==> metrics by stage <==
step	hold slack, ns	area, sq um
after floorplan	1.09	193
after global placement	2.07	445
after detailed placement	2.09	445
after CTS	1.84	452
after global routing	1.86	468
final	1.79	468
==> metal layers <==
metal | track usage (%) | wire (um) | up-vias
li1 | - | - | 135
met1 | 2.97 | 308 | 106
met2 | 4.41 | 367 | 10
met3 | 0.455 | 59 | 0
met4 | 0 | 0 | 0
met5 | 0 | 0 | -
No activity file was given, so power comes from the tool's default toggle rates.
## design/flow/run.sh

```bash
#!/bin/bash
# OpenROAD 26Q1-2900-gdf79404cd8, Yosys 0.63+post, stock flow scripts
make -C /OpenROAD-flow-scripts/flow DESIGN_CONFIG=/design/flow/config.mk WORK_HOME=/design/flow/orfs finish
```

## design/flow/config.mk

```make
export PLATFORM = sky130hd
export DESIGN_NAME = LCD_driver
export DESIGN_NICKNAME = LCD_driver
export VERILOG_FILES = /design/flow/design.v
export SDC_FILE = /design/flow/constraint.sdc
export NUM_CORES = 4
export LEC_CHECK = 1
export CORE_UTILIZATION = 40
```

## design/flow/constraint.sdc

```tcl
current_design LCD_driver

set clk_period 4.2
set clk_io_pct 0.2

create_clock -name clk0 -period $clk_period [get_ports {clk}]

set non_clock_inputs [all_inputs -no_clocks]
set_input_delay [expr $clk_period * $clk_io_pct] -clock clk0 $non_clock_inputs
set_output_delay [expr $clk_period * $clk_io_pct] -clock clk0 [all_outputs]
```

## design/flow/design.v

```verilog
`timescale 1ns / 1ps
module LCD_controller(
    input reset,
    input clk_1ms,
    output data_sel,
    output DB_sel,
    output [1:0]init_sel,
    output [1:0]mux_sel,
    output E_out,
    output RW_out,
    output RS_out
    );
wire [1:0] lcd_count;
main_controller main_ctrl(.clk(clk_1ms), .rst(reset), .lcd_finish(lcd_finish), .reg_sel(reg_sel), .mode(mode), .lcd_cnt(lcd_count), 
						 .lcd_enable(lcd_enable), .data_sel(data_sel), .DB_sel(DB_sel));
LCD_init_refresh lcd_init_refr(.clk(clk_1ms), .rst(reset), .lcd_enable(lcd_enable), .mode(mode), .lcd_cnt(lcd_count), .lcd_finish(lcd_finish), 
							   .wr_enable(wr_enable), .wr_finish(wr_finish), .mux_sel(mux_sel), .init_sel(init_sel));
write_cycle wr_cycle(.clk(clk_1ms), .rst(reset), .reg_sel(reg_sel), .wr_enable(wr_enable), .wr_finish(wr_finish), .E_out(E_out), 
					 .RW_out(RW_out), .RS_out(RS_out));
endmodule
`timescale 1ns / 1ps
module LCD_dp(
    input [3:0]count0,
    input [3:0]count1,
    input [3:0]count2,
    input [3:0]count3,
    input [1:0]init_sel,
    input [1:0]mux_sel,
    input data_sel,
    input DB_sel,
    output [7:0] DB_out
    );
	 reg [3:0] counter_mux;
	 always @*
		 begin
			case(mux_sel)
				2'b00:
					counter_mux = count0;
				2'b01:
					counter_mux = count1;
				2'b10:
					counter_mux = count2;
				2'b11:
					counter_mux = count3;
			endcase
		end
	 reg [5:0] init_reset_mux;
	 always @*
		 begin
			case(init_sel)
				2'b00:
					init_reset_mux = 6'b000001;
				2'b01:
					init_reset_mux = 6'b001110;
				2'b10:
					init_reset_mux = 6'b000110;
				2'b11:
					init_reset_mux = 6'b111000;
			endcase
		end
	wire [7:0] data_outx;	
	assign data_outx = data_sel ? {4'b0011, counter_mux} : {2'b00, init_reset_mux};
	assign DB_out = DB_sel ? data_outx : 8'hcc;
endmodule
`timescale 1ns / 1ps
module LCD_driver(
    input [3:0] count0,
    input [3:0] count1,
    input [3:0] count2,
    input [3:0] count3,
    input reset,
    input clk,
    output E_out,
    output RW_out,
    output RS_out,
    output [7:0] DB_out
    );
wire [1:0] mux_sel, init_sel;
clockdivider clkdiv(.clk(clk), .rst(reset), .slow_clk(clk_1ms));
LCD_controller lcd_ctrl(.reset(reset), .clk_1ms(clk_1ms), .E_out(E_out), .RW_out(RW_out), .RS_out(RS_out),
						.DB_sel(DB_sel), .mux_sel(mux_sel), .data_sel(data_sel), .init_sel(init_sel));
LCD_dp lcd_dp(.count0(count0), .count1(count1), .count2(count2), .count3(count3), .DB_sel(DB_sel), .mux_sel(mux_sel),
			  .data_sel(data_sel), .init_sel(init_sel), .DB_out(DB_out));
endmodule
`timescale 1ns / 1ps
module LCD_init_refresh(
    input clk,
    input rst,
    input lcd_enable,
    input mode,
    input [1:0] lcd_cnt,
    output reg lcd_finish,
    output reg wr_enable,
    input wr_finish,
    output reg [1:0] mux_sel,
    output reg [1:0] init_sel
    );
localparam  idle = 2'b00,
			data = 2'b01,
			data1 = 2'b10,
			endlcd = 2'b11;
reg [1:0] state, next_state;
always @(posedge clk, posedge rst)
	if(rst)
		state <= idle;
	else
		state <= next_state;
always @(posedge clk, posedge rst)
			if(rst)
				init_sel <= 2'b0;
			else case(state)
					idle: 
						if(mode) 
							init_sel <= lcd_cnt;
					endlcd: 
						if(mode)
							if(init_sel != 2'b0)
								init_sel <= init_sel - 1;
				endcase
always @(posedge clk, posedge rst)
			if(rst)
				mux_sel <= 2'b0;
			else case(state)
					idle: 
						if(!mode) 
							mux_sel <= lcd_cnt;
					endlcd: 
						if(!mode)
							if(mux_sel != 2'b0)
								mux_sel <= mux_sel - 1;
				endcase
always @*
begin
	wr_enable = 1'b0;
	lcd_finish = 1'b0;
	next_state = idle;
	case(state)
		idle:
			begin
				lcd_finish = 1'b0;
				if(lcd_enable)
					next_state = data;
				else 
					next_state = idle;
			end
		data:
			begin
				wr_enable = 1'b1;
				next_state = data1;
			end
		data1: 
			begin
				wr_enable = 1'b0;
				if(wr_finish)
					next_state = endlcd;
				else
					next_state = data1;
			end
		endlcd:
			begin
				if(mode == 0 && mux_sel == 2'b0)
					begin
						lcd_finish = 1'b1;
						next_state = idle;
					end
				else if(mode == 1 && init_sel == 2'b0)
					begin
						lcd_finish = 1'b1;
						next_state = idle;
					end
				else
					next_state = data;
			end
	endcase
end
endmodule
`timescale 1ns / 1ps
module clockdivider #(parameter div = 50000)(
    input clk,
    input rst,
    output reg slow_clk
    );
    localparam nbits = clogb2(div);
    reg [nbits-1:0] cnt;
    assign comp = (cnt == div-1);
    always @(posedge clk, posedge rst)
        if(rst)
                cnt <= {nbits{1'b0}};
        else if(comp)
                cnt <= {nbits{1'b0}};
        else
                cnt <= cnt + 1;
    always @(posedge clk, posedge rst)
        if(rst)
                slow_clk <= 1'b0;
        else if(comp)
                slow_clk <= 1'b1;
			 else
				slow_clk <= 1'b0;
    function integer clogb2;
        input reg [31:0] val;
        begin
                val = val-1;
                for(clogb2 = 0; val > 0;  clogb2 = clogb2+1)
                        val = val >> 1;
        end
    endfunction
endmodule
`timescale 1ns / 1ps
module main_controller(
    input clk,
    input rst,
    input lcd_finish,
    output reg reg_sel,
    output reg mode,
    output reg [1:0]lcd_cnt,
    output reg lcd_enable,
    output reg data_sel,
    output reg DB_sel
    );
reg [2:0] state, next_state;
localparam idle = 3'b0, init = 3'b001, addr = 3'b010, addr1 = 3'b011, ref = 3'b100, ref1 = 3'b101;	 
localparam LCD_INIT = 1, LCD_REF = 0, INIT_CONST_NO = 4, REF_DATA_NO = 4;
always @(posedge clk, posedge rst)
	if(rst)
		state <= idle;
	else
		state <= next_state;
always @*
begin
	lcd_cnt=INIT_CONST_NO-1;
	DB_sel=1'b1;
	data_sel=1'b0;
	reg_sel=1'b0;
	mode=LCD_INIT;
	lcd_enable=1'b1;
	case(state)
		idle:
			next_state = init;
		init:
			begin
				lcd_enable=1'b0;
				if(lcd_finish)
					next_state = addr;
				else
					next_state = init;
				mode=LCD_INIT;
			end
		addr:
			begin
				lcd_enable=1'b1;
				lcd_cnt = 1'b0;
				DB_sel = 1'b0;
				next_state = addr1;
				mode=LCD_INIT;
			end
		addr1:
			begin
				lcd_enable=1'b0;
				lcd_cnt = 1'b0;
				DB_sel = 1'b0;
				mode=LCD_INIT;
				if(lcd_finish)
					next_state = ref;
				else
					next_state = addr1;
			end
		ref:
			begin
				lcd_cnt=REF_DATA_NO-1;
				DB_sel=1'b1;
				data_sel=1'b1;
				reg_sel=1'b1;
				mode=LCD_REF;
				lcd_enable=1'b1;
				next_state = ref1;
			end
		ref1:
			begin
				lcd_enable=1'b0;
				lcd_cnt=REF_DATA_NO-1;
				DB_sel=1'b1;
				data_sel=1'b1;
				reg_sel=1'b1;
				mode=LCD_REF;
				if(lcd_finish)
					begin
						next_state = addr;
						reg_sel=0;
					end
				else
					next_state = ref1;
			end
		endcase
end
endmodule
`timescale 1ns / 1ps
module write_cycle(
	input clk,
	input rst,
	input reg_sel,
    input wr_enable,
    output reg wr_finish,
    output reg E_out,
	output RW_out,
    output RS_out
    );
reg [1:0] state, next_state;
localparam idle = 2'b0, init = 2'b01, Eout = 2'b10, endwr = 2'b11;	 
always @(posedge clk, posedge rst)
	if(rst)
		state <= idle;
	else
		state <= next_state;
always @* begin
	wr_finish <= 1'b0;
	E_out <= 1'b0;
	case(state)
		idle:  
			begin
				wr_finish <= 1'b0;
				E_out <= 1'b0;
				if(wr_enable)
					next_state <= init;
				else
					next_state <= idle;
			end
		init:  
			begin
				E_out <= 1'b1;
				next_state <= Eout;
			end
		Eout:  
			begin
				E_out <= 1'b1;
				next_state <= endwr;
			end
		endwr:  
			begin
				wr_finish <= 1'b1;
				next_state <= idle;
			end
	endcase
end
assign RS_out = reg_sel;
assign RW_out = 1'b0;
endmodule
```

==> results.sh <==
# implementation run metrics
export IMPL_routed_wl_um=3390
export IMPL_tns_ps=0
export IMPL_hpwl_um=2590
export IMPL_viasPerCell=5.42
export IMPL_tool_warnings=31
export IMPL_edf_count=0
export IMPL_grt_pass1_wl_um=5820
export IMPL_power_clock_fraction=0.389
export IMPL_synth_cell_types=49
export IMPL_synth_cells=180
export IMPL_cts_buffers=3
export IMPL_grt_max_degree=33
export IMPL_post_route_period_util=0.767
export IMPL_grt_total_usage=0.148
export IMPL_switchingPower_mw=0.0616
export IMPL_rsz0062_at_grt="false"
export IMPL_dieHeight_um=70.0
export IMPL_pre_cts_ws_ps=961
export IMPL_cts_tree="built"
export IMPL_startpoint_type="input port"
export IMPL_grt_pass1_vias=1305
export IMPL_drt_iter0_markers=92
export IMPL_critPathCaptureType="output port"
export IMPL_clock_skew_ps=1.22
export IMPL_maxCapViolCount=0
export IMPL_cp_common_cell="clkdlybuf4s50_1"
export IMPL_holdCritStartpoint="clkdiv.cnt[15]"
export IMPL_timing_fmax_ghz=0.310
export IMPL_async_flop_share=0.914
export IMPL_max_stage_delay_ps=410
export IMPL_htreeDepth=1
export IMPL_fin_crit_ps=3220
export IMPL_post_cts_setup_buffer_count=0
export IMPL_cts_hold_buf=0
export IMPL_slowest_stage="clkdlybuf4s50_1"
export IMPL_irDropWorstVdd_uv=225
export IMPL_clkLatencyLatePin_ps=250
export IMPL_regArea_um2=848
export IMPL_cts_resized=0
export IMPL_ys_cells=180
export IMPL_hold_class="flop to flop"
export IMPL_drv_slew=0
export IMPL_worst_ep_arrival_time_ps=2380
export IMPL_setup_viol=0
export IMPL_netlist_area_um2=1850
export IMPL_crit_chain="clkdlybuf4s50_1, a222oi_1, nand2_1, a311oi_1, a31oi_1, clkdlybuf4s50_1"
export IMPL_nFillCells=386
export IMPL_intPower_mw=0.244
export IMPL_worstPathMaxFanout=1
export IMPL_status="completed"
export IMPL_antenna_left=0
export IMPL_vias=1393
export IMPL_port_buffers=27
export IMPL_avgRoutedWirePerCell_um=13.2
export IMPL_untimed_endpoints=24
export IMPL_clockBufferDepth=2
export IMPL_clock_tree_root_cell="clkbuf_8"
export IMPL_ys_ff=35
export IMPL_critPathLaunch="count3[2]"
export IMPL_swShare=0.201
export IMPL_antenna_cells=0
export IMPL_pin_count=29
export IMPL_antenna_found_initial=0
export IMPL_dieWidth_um=70.0
export IMPL_power_frac_comb=0.075
export IMPL_first_pass_iters=5
export IMPL_unclocked_regs=18
export IMPL_path_clk_slew_ps=60
export IMPL_chip_area_um2=4910
export IMPL_fin_ws_ps=977
export IMPL_grt_ovfl_total=0
export IMPL_drive_gt1_frac=0.122
export IMPL_comb_area_um2=903
export IMPL_core_um2=4410
export IMPL_path_class="input port to output port"
export IMPL_p_leak_nw=0.971
export IMPL_powerDensity_nw_per_um2=140
export IMPL_initCoreUtil=0.420
export IMPL_ys_warn_count=15
export IMPL_gp_congestion=0.812
export IMPL_r2r_start="clkdiv.cnt[0]"
export IMPL_area_growth_pct=18.2
export IMPL_hold_viol_final=0
export IMPL_power_frac_seq=0.535
export IMPL_power_mw=0.306
export IMPL_rows=24
export IMPL_required_ps=3360
export IMPL_synthFlopType="dfrtp_1"
export IMPL_drc_errors=0
export IMPL_yosys_area_um2=1850
export IMPL_syn_avg_cell_area_um2=10.3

[Task to complete] Only lines with the word "endlcd" are wanted; pull each of them from the records.

[Response area]
			endlcd = 2'b11;
					endlcd: 
					endlcd: 
					next_state = endlcd;
		endlcd:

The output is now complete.